Aku hanya bisa tertawa melihatnya misuh-misuh. Mencak-mencak karena tidak terima, aku pingsan hanya karena belum makan. Bukannya semua itu wajar, ya? tubuh manusia kan butuh asupan.
Walau Abi menggerutu, tapi dia tetap mengambilkan satu piring nasi lengkap dengan lauk pauk, dan membawakannya padaku, yang masih belum ingin beranjak dari tempat tidur.
"Makan yang banyak. Aku tidak ingin kau ditemukan terkapar di jalan karena lapar. Mau ditaruh di mana mukaku sebagai suamimu. Nanti aku disangka tidak mampu menafkahimu."

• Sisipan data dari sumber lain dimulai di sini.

`config.mk`:
```
export PLATFORM = sky130hd
export DESIGN_NAME = base64_stream_encoder_unit
export DESIGN_NICKNAME = d
export VERILOG_FILES = /design/src/rtl/core/b64enc_pkg.sv /design/src/rtl/core/b64enc_front.sv /design/src/rtl/core/b64enc_fifo.sv /design/src/rtl/core/b64enc_back.sv /design/src/rtl/core/base64_stream_encoder_unit.sv
export SDC_FILE = /design/constraint.sdc
export NUM_CORES = 1
export LEC_CHECK = 0
export ABC_AREA = 1
export BUFFER_PORTS_ARGS = -buffer_cell sky130_fd_sc_hd__buf_4
export CAP_MARGIN = 40
export CORE_MARGIN = 1.5
export CORE_UTILIZATION = 45
export CTS_CLUSTER_SIZE = 28
export DETAILED_ROUTE_END_ITERATION = 6
export GPL_ROUTABILITY_DRIVEN = 0
export PLACE_DENSITY = 0.64
export SYNTH_ARGS = -nofsm -noshare
export SYNTH_HDL_FRONTEND = slang
export SYNTH_SLANG_ARGS = --single-unit
```
`constraint.sdc`:
```
create_clock -name clk_i -period 2.6 [get_ports clk_i]
set_input_delay 0.52 -clock clk_i [delete_from_list [all_inputs] [get_ports clk_i]]
set_output_delay 0.52 -clock clk_i [all_outputs]
set_load 0.05 [all_outputs]
```
`src/rtl/core/b64enc_pkg.sv`:
```
package b64enc_pkg;

  // ASCII code of the '=' padding character.
  localparam logic [6:0] PadChar = 7'd61;

  // Number of entries in the group queue between front and back.
  localparam int unsigned QueueDepth = 2;
  localparam int unsigned QueueAw    = $clog2(QueueDepth);

  // One group of up to three bytes, left aligned, with its padding count.
  typedef struct packed {
    logic [23:0] data;
    logic [1:0]  pad_cnt;
    logic        fin;
  } job_t;

  // Map a 6-bit group onto the standard alphabet.
  function automatic logic [6:0] sym(input logic [5:0] v);
    logic [6:0] r;
    if (v < 6'd26) begin
      r = 7'd65 + {1'b0, v};
    end else if (v < 6'd52) begin
      r = 7'd71 + {1'b0, v};
    end else if (v < 6'd62) begin
      r = {1'b0, v} - 7'd4;
    end else if (v == 6'd62) begin
      r = 7'd43;
    end else begin
      r = 7'd47;
    end
    return r;
  endfunction

endpackage

```
`src/rtl/core/b64enc_front.sv`:
```
module b64enc_front (
  input  logic              clk_i,
  input  logic              rst_ni,
  input  logic              in_valid_i,
  output logic              in_ready_o,
  input  logic [7:0]        data_byte_i,
  input  logic              final_byte_i,
  output logic              push_o,
  output b64enc_pkg::job_t  job_o,
  input  logic              push_ready_i
);

  logic [15:0] pend_q, pend_d;
  logic [1:0]  cnt_q, cnt_d;
  logic        closes;
  logic        accept;

  // A word closes a group when it is the third byte or the final one.
  assign closes     = final_byte_i || (cnt_q >= 2'd2);
  assign in_ready_o = !closes || push_ready_i;
  assign accept     = in_valid_i && in_ready_o;
  assign push_o     = accept && closes;

  // Build the left-aligned group and its padding count.
  always_comb begin
    job_o.fin = final_byte_i;
    if (cnt_q >= 2'd2) begin
      job_o.data    = {pend_q, data_byte_i};
      job_o.pad_cnt = 2'd0;
    end else if (cnt_q == 2'd1) begin
      job_o.data    = {pend_q[7:0], data_byte_i, 8'd0};
      job_o.pad_cnt = 2'd1;
    end else begin
      job_o.data    = {data_byte_i, 16'd0};
      job_o.pad_cnt = 2'd2;
    end
  end

  // Pending bytes collect until a group closes.
  always_comb begin
    pend_d = pend_q;
    cnt_d  = cnt_q;
    if (accept) begin
      if (closes) begin
        pend_d = '0;
        cnt_d  = '0;
      end else begin
        pend_d = {pend_q[7:0], data_byte_i};
        cnt_d  = cnt_q + 2'd1;
      end
    end
  end

  always_ff @(posedge clk_i or negedge rst_ni) begin
    if (!rst_ni) begin
      pend_q <= '0;
      cnt_q  <= '0;
    end else begin
      pend_q <= pend_d;
      cnt_q  <= cnt_d;
    end
  end

endmodule

```
`src/rtl/core/b64enc_fifo.sv`:
```
module b64enc_fifo (
  input  logic              clk_i,
  input  logic              rst_ni,
  input  logic              push_i,
  input  b64enc_pkg::job_t  push_job_i,
  output logic              push_ready_o,
  input  logic              pop_i,
  output b64enc_pkg::job_t  pop_job_o,
  output logic              pop_valid_o
);

  localparam int unsigned Aw = b64enc_pkg::QueueAw;

  b64enc_pkg::job_t        mem_q [b64enc_pkg::QueueDepth];
  logic [Aw-1:0]           wr_q, wr_d, rd_q, rd_d;
  logic [Aw:0]             cnt_q, cnt_d;
  logic                    do_push, do_pop;

  assign push_ready_o = cnt_q < (Aw+1)'(b64enc_pkg::QueueDepth);
  assign pop_valid_o  = cnt_q != '0;
  assign pop_job_o    = mem_q[rd_q];
  assign do_push      = push_i && push_ready_o;
  assign do_pop       = pop_i && pop_valid_o;

  // Pointer and fill count update.
  always_comb begin
    wr_d  = wr_q;
    rd_d  = rd_q;
    cnt_d = cnt_q;
    if (do_push) begin
      wr_d = (wr_q == Aw'(b64enc_pkg::QueueDepth - 1)) ? '0 : wr_q + Aw'(1);
    end
    if (do_pop) begin
      rd_d = (rd_q == Aw'(b64enc_pkg::QueueDepth - 1)) ? '0 : rd_q + Aw'(1);
    end
    if (do_push && !do_pop) begin
      cnt_d = cnt_q + (Aw+1)'(1);
    end else if (do_pop && !do_push) begin
      cnt_d = cnt_q - (Aw+1)'(1);
    end
  end

  always_ff @(posedge clk_i or negedge rst_ni) begin
    if (!rst_ni) begin
      wr_q  <= '0;
      rd_q  <= '0;
      cnt_q <= '0;
    end else begin
      wr_q  <= wr_d;
      rd_q  <= rd_d;
      cnt_q <= cnt_d;
    end
  end

  // Queue storage holds payload only.
  always_ff @(posedge clk_i) begin
    if (do_push) begin
      mem_q[wr_q] <= push_job_i;
    end
  end

endmodule

```
`src/rtl/core/b64enc_back.sv`:
```
module b64enc_back (
  input  logic              clk_i,
  input  logic              rst_ni,
  input  logic              job_valid_i,
  input  b64enc_pkg::job_t  job_i,
  output logic              pop_o,
  output logic              out_valid_o,
  input  logic              out_ready_i,
  output logic [6:0]        out_char_o,
  output logic              last_char_o
);

  logic [1:0] idx_q, idx_d;
  logic       vld_q, vld_d;
  logic [6:0] char_q, char_d;
  logic       last_q, last_d;
  logic       load;
  logic       step;
  logic [5:0] grp;
  logic       is_pad;

  // The output register takes a new word when it is empty or being drained.
  assign load = !vld_q || out_ready_i;
  assign step = load && job_valid_i;
  assign pop_o = step && (idx_q == 2'd3);

  // Select the current 6-bit group, or padding for the tail positions.
  always_comb begin
    case (idx_q)
      2'd0:    grp = job_i.data[23:18];
      2'd1:    grp = job_i.data[17:12];
      2'd2:    grp = job_i.data[11:6];
      default: grp = job_i.data[5:0];
    endcase
  end
  assign is_pad = ({1'b0, idx_q} + {1'b0, job_i.pad_cnt}) >= 3'd4;

  always_comb begin
    idx_d  = idx_q;
    vld_d  = vld_q;
    char_d = char_q;
    last_d = last_q;
    if (load) begin
      vld_d = job_valid_i;
      if (job_valid_i) begin
        char_d = is_pad ? b64enc_pkg::PadChar : b64enc_pkg::sym(grp);
        last_d = job_i.fin && (idx_q == 2'd3);
        idx_d  = idx_q + 2'd1;
      end
    end
  end

  always_ff @(posedge clk_i or negedge rst_ni) begin
    if (!rst_ni) begin
      idx_q <= '0;
      vld_q <= 1'b0;
    end else begin
      idx_q <= idx_d;
      vld_q <= vld_d;
    end
  end

  always_ff @(posedge clk_i) begin
    char_q <= char_d;
    last_q <= last_d;
  end

  assign out_valid_o = vld_q;
  assign out_char_o  = char_q;
  assign last_char_o = last_q;

endmodule

```
`src/rtl/core/base64_stream_encoder_unit.sv`:
```
// A group is held in the queue, and each character is registered at the output.
// Throughput: one character per cycle from the back end while out_ready_i is high and a
// group is queued; a group of three bytes gives four characters.
// A two-entry group queue lets the front take bytes while the back drains characters.
// Reset (rst_ni, asynchronous, active low) clears pending bytes, the queue and the output.
module base64_stream_encoder_unit (
  input  logic       clk_i,
  input  logic       rst_ni,
  input  logic       in_valid_i,
  output logic       in_ready_o,
  input  logic [7:0] data_byte_i,
  input  logic       final_byte_i,
  output logic       out_valid_o,
  input  logic       out_ready_i,
  output logic [6:0] out_char_o,
  output logic       last_char_o
);

  logic             push;
  logic             push_ready;
  logic             pop;
  logic             pop_valid;
  b64enc_pkg::job_t push_job;
  b64enc_pkg::job_t pop_job;

  // Front end collects bytes into groups.
  b64enc_front u_front (
    .clk_i        (clk_i),
    .rst_ni       (rst_ni),
    .in_valid_i   (in_valid_i),
    .in_ready_o   (in_ready_o),
    .data_byte_i  (data_byte_i),
    .final_byte_i (final_byte_i),
    .push_o       (push),
    .job_o        (push_job),
    .push_ready_i (push_ready)
  );

  // Group queue between the two halves.
  b64enc_fifo u_fifo (
    .clk_i        (clk_i),
    .rst_ni       (rst_ni),
    .push_i       (push),
    .push_job_i   (push_job),
    .push_ready_o (push_ready),
    .pop_i        (pop),
    .pop_job_o    (pop_job),
    .pop_valid_o  (pop_valid)
  );

  // Back end emits four characters per group.
  b64enc_back u_back (
    .clk_i       (clk_i),
    .rst_ni      (rst_ni),
    .job_valid_i (pop_valid),
    .job_i       (pop_job),
    .pop_o       (pop),
    .out_valid_o (out_valid_o),
    .out_ready_i (out_ready_i),
    .out_char_o  (out_char_o),
    .last_char_o (last_char_o)
  );

endmodule
```
==> flow_summary.yaml <==
grt:
  grt_pass1_vias: 2956
  grt_max_degree: 33
  grt_pass1_wl_mm: 14.3
  grt_overflow: 0
  antenna_found_initial: 0
  grt_util_all_layers_pct: 18.0
critical_path:
  arrival_ns: 2.49
  cp_data_required_time_ns: 2.71
  startpoint_type: "flop"
  path_cells: "buf_4 -> ha_1 -> buf_4 -> o211ai_1 -> nand2_2 -> ha_1 -> nand3b_4 -> inv_4 -> nand3_1 -> nand3_1 -> nand2_1"
  reg2reg_from: "u_back.idx_q[0]"
  critical-path-max-stage-delay_ns: 0.45
  worst_r2r_endpoint: "u_back.out_char_o[2]"
  crit_fanout: 7
  worst_setup_path_end_kind: "flop"
  path_class: "flop to flop"
  critPathLaunch: "u_back.idx_q[0]"
  cp_slowest_cell: "dfrtp_1"
  ff2ff_path_depth: 11
  reg2reg_slack_ns: 0.22
clock_tree:
  cts_htree_levels: 3
  cts_num_sinks: 87
  numCtsBuffers: 9
  cts_setup_buffers: 0
  cts_tree: "built"
  cts.path.max_buffers: 2
  root_buffer: "clkbuf_8"
  clkTransAtPathRegs_ns: 0.09
  clk_latency_ns: 0.35
synth:
  syn_inst: 439
  synthMuxAreaShare_pct: 0
  synth_top_area_share_pct: 41.6
  yosysMostFrequentCell: "nand2_1"
  synth.area.top_cells: "edfxtp_1 42%, dfrtp_1 14%, nand2_1 7.1%"
  ys_seq_elements: 87
  ys.flop_type: "edfxtp_1"
  synth_top_family_by_area: "simple AND/OR/NAND/NOR gates"
  synth_seq_area_share_pct: 55.6
  ys_warn_count: 0
  synth_compound_area_share_pct: 11.1
  synth_nets: 468
  synthSimpleGateAreaFrac_pct: 20.2
  synth.distinct_cells: 39
  syn-cell-area_sq_um: 4470
  syn_avg_cell_area_sq_um: 10.2
  synth_common_cells: "84 x nand2_1, 62 x edfxtp_1, 50 x inv_1"
  synth_xor_area_share_pct: 1.18
  async_flop_share_pct: 28.7
  synth_edf_count: 62
  yosysTopAreaCell: "edfxtp_1"
  synthAdderAreaFrac_pct: 4.48
die:
  start_util_pct: 46.2
  die_width_um: 103
  num_rows: 36
  ios: 23
  dieArea_sq_um: 10500
  core_sq_um: 9680
  die_h_um: 103
routing:
  postRouteAntennaNets: 0
  drc_errors: 0
  first_pass_iters: 4
  drt-total-wl_mm: 8.65
  vias: 3092
  first_iter_violations: 154
  vias_per_cell: 5.09
  routedWlPerCell_um: 14.2
timing:
  skew_ns: 0.0113
  setup_viol: 0
  setup_tns_ns: 0
  maxSlewHeadroom_pct: 62.9
  slew_viol_final: 0
  hold_violations: 0
  fin_crit_sh_pct: 91.3
  rsz0062_at_grt: "no"
  fin_crit_ns: 2.38
  tightest_slew_ns: 0.555
  fmaxAchievable_ghz: 0.421
worst_hold_path:
  hp-class: "primary input to async pin"
outcome:
  outcome: "complete, no violations"
cells_and_area:
  diodes: 0
  nets: 499
  layout-drive-gt1-share_pct: 22.7
  syn_to_final_growth_pct: 13.4
flow_run:
  maxCapViolCount: 0
placement:
  hpwlAfterDp_mm: 6.26
  io_buffers: 22
-- registers in the layout (all words and copies together), names as in the netlist --
register / cells
u_fifo.mem_q: 54
u_front.pend_q: 16
u_back.out_char_o: 7
u_back.idx_q: 2
u_fifo.cnt_q: 2
u_front.cnt_q: 2
u_back.last_char_o: 1
u_back.out_valid_o: 1
u_fifo.rd_q: 1
u_fifo.wr_q: 1
-- placed cells by master (no fill, tap or decap), types with 3 or more instances in the layout --
master,count
ha_1,13
buf_4,33
nand4_1,5
o21ai_2,3
nand3_2,5
o22ai_1,16
nor2_4,3
nand2_4,5
a21oi_1,27
nand3_1,31
nand2_1,84
nor2_2,3
inv_2,6
clkbuf_8,9
inv_1,48
edfxtp_1,62
xor2_1,4
a21oi_2,3
ha_4,3
nor2_1,18
dfrtp_1,24
nand2_2,16
o21ai_0,22
o211ai_1,3
-- cells by family (layout without fill, tap and decap cells) --
group / Yosys count / after routing
fa+ha+maj: 16 / 16
buf+inv: 72 / 108
flops: 87 / 87
simple gates: 178 / 178
compound gates: 80 / 80
xor+xnor: 6 / 6
-- worst max-delay path by stage --
stage,to,slack [ns]
4_1_cts,u_back.out_char_o[4],0.14
6_report,u_back.out_char_o[2],0.22
3_3_place_gp,u_back.out_char_o[3],0.19
3_5_place_dp,u_back.out_char_o[4],0.14
2_1_floorplan,u_fifo.mem_q[1][0],0.13
5_1_grt,u_back.out_char_o[4],0.009
-- timing repair --
action,4_1_cts,5_1_grt
hold buffers,0,0
endpoints found under the setup margin,0,6
resized for setup,0,10
-- critical path: cells and delay by family (launching register included) --
family / cells / cell delay [ns]
compound gates: 1 / 0.12
buf+inv: 3 / 0.50
fa+ha+maj: 2 / 0.50
flops: 1 / 0.45
simple gates: 5 / 0.57
-- per-layer routing --
| metal | global-route usage [%] | wire length [um] | vias to the layer above | share of wire, % |
|---|---|---|---|---|
| met5 | 0 | 0 | - | 0 |
| met4 | 6.95 | 155 | 0 | 1.8 |
| met3 | 3.39 | 301 | 13 | 3.5 |
| met2 | 30.0 | 4200 | 65 | 49 |
| met1 | 23.5 | 3990 | 1470 | 46 |
| li1 | - | - | 1544 | - |
-- area by class of cell --
class | instances | area (sq um)
Clock buffer | 9 | 124
Clock inverter | 7 | 76.3
Fill cell | 871 | 4610
Inverter | 57 | 219
Multi-Input combinational cell | 280 | 1710
Sequential cell | 87 | 2490
Tap cell | 133 | 166
Timing Repair Buffer | 35 | 288
-- metrics by stage --
| stage | hold slack [ns] | area, sq um | utilization (%) | std cells | setup slack, ns |
|---|---|---|---|---|---|
| after floorplan | 0.224 | 4490 | - | 439 | 0.129 |
| after global placement | 0.442 | 4830 | 49.9 | 592 | 0.194 |
| after detailed placement | 0.447 | 4830 | 49.9 | 592 | 0.139 |
| after CTS | 0.0541 | 5030 | 52.0 | 608 | 0.135 |
| after global routing | 0.0630 | 5070 | 52.4 | 608 | 0.00923 |
| final | 0.0546 | 5070 | 52.4 | 608 | 0.225 |
Power is not shown: default switching activity piles up to over one toggle a cycle in this logic, so the estimate is an artifact.
File: config.mk
export PLATFORM = sky130hd
export DESIGN_NAME = sorted_sleep_timer_queue_flat
export DESIGN_NICKNAME = d
export VERILOG_FILES = /design/src/sv/sstq_pkg.sv /design/src/sv/sstq_in_if.sv /design/src/sv/sstq_out_if.sv /design/src/sv/sorted_sleep_timer_queue.sv /design/src/sv/sstq_ram.sv /design/src/flat_wrapper.sv
export SDC_FILE = /design/constraint.sdc
export NUM_CORES = 2
export LEC_CHECK = 0
export BUFFER_PORTS_ARGS = -buffer_cell sky130_fd_sc_hd__buf_4
export CAP_MARGIN = 20
export CORE_ASPECT_RATIO = 0.7
export CORE_MARGIN = 2
export CORE_UTILIZATION = 55
export DETAILED_ROUTE_END_ITERATION = 10
export PLACE_DENSITY_LB_ADDON = 0.15
export SLEW_MARGIN = 20
export SYNTH_ARGS = -nofsm -noshare
export SYNTH_HDL_FRONTEND = slang
export SYNTH_SLANG_ARGS = --single-unit
File: constraint.sdc
create_clock -name clk -period 9.8 [get_ports clk]
set_input_delay 2.94 -clock clk [delete_from_list [all_inputs] [get_ports clk]]
set_output_delay 2.94 -clock clk [all_outputs]
set_load 0.01 [all_outputs]
File: src/sv/sstq_pkg.sv
package sstq_pkg;

  localparam int TID_W            = 6;
  localparam int DUR_W            = 32;
  localparam int TICK_W           = 64;
  localparam int DEF_QUEUE_DEPTH  = 16;
  localparam int DEF_THREAD_COUNT = 64;
  localparam int MAX_WAKES        = 16;
  localparam int WAKE_CNT_W       = $clog2(MAX_WAKES + 1);

  typedef enum logic [1:0] {
    OP_TICK   = 2'd0,
    OP_SLEEP  = 2'd1,
    OP_CANCEL = 2'd2
  } op_t;

  typedef enum logic [2:0] {
    ST_QUEUED       = 3'd0,
    ST_ZERO         = 3'd1,
    ST_ALREADY      = 3'd2,
    ST_FULL         = 3'd3,
    ST_CANCELLED    = 3'd4,
    ST_NOT_SLEEPING = 3'd5,
    ST_WOKEN        = 3'd6
  } status_t;

  // one queue slot: thread id and absolute wake tick
  typedef struct packed {
    logic [TID_W-1:0]  tid;
    logic [TICK_W-1:0] wake;
  } entry_t;

endpackage
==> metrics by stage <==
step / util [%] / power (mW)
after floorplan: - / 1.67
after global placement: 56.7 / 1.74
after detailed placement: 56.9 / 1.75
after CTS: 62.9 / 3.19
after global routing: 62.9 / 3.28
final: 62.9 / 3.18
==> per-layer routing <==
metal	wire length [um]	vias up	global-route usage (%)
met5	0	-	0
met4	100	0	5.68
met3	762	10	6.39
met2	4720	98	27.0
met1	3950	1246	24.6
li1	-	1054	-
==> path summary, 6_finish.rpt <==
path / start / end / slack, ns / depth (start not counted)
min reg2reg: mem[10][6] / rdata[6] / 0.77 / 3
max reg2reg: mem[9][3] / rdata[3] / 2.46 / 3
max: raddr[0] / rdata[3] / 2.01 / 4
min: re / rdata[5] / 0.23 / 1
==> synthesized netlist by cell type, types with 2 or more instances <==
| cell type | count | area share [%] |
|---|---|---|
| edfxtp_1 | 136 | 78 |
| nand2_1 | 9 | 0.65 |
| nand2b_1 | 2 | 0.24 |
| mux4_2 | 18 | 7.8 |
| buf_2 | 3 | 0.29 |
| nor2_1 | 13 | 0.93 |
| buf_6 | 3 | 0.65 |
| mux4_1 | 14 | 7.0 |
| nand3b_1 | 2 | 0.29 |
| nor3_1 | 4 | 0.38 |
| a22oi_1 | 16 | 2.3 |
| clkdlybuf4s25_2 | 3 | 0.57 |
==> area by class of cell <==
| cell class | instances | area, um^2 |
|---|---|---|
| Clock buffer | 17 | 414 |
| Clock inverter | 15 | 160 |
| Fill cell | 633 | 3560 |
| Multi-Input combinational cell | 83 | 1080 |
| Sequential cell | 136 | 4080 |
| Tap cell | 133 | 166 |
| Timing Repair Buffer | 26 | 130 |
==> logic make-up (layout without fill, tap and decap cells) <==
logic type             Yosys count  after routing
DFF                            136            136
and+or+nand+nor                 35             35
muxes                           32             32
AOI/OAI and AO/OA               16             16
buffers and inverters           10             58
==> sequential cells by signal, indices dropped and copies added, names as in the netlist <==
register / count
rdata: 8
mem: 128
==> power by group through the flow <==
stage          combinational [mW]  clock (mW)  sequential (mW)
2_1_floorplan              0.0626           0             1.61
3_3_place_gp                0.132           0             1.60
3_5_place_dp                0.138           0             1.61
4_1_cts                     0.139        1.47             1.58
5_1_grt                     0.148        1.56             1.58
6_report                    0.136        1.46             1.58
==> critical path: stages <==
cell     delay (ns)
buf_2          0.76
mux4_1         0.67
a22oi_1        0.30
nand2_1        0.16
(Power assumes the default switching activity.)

Astaga kenapa dia lucu sekali. Dia bisa marah-marah sambil menyuapkan aku makan. Dia persis ibu-ibu yang sedang memaksa makan anaknya yang sedang melakukan gerakan tutup mulut, alias tidak mau makan.
"Aku bisa tersedak kalau kau terus mengoceh seperti itu."
Dia Mendelikkan matanya padaku. Lalu menyendokkan lagi satu suapan padaku.
"Aku akan membantumu membujuk Rey." Katanya. Dan aku tersenyum kecil. Aku tahu, hanya dia yang mampu memahamiku dan mengerti bagaimana aku.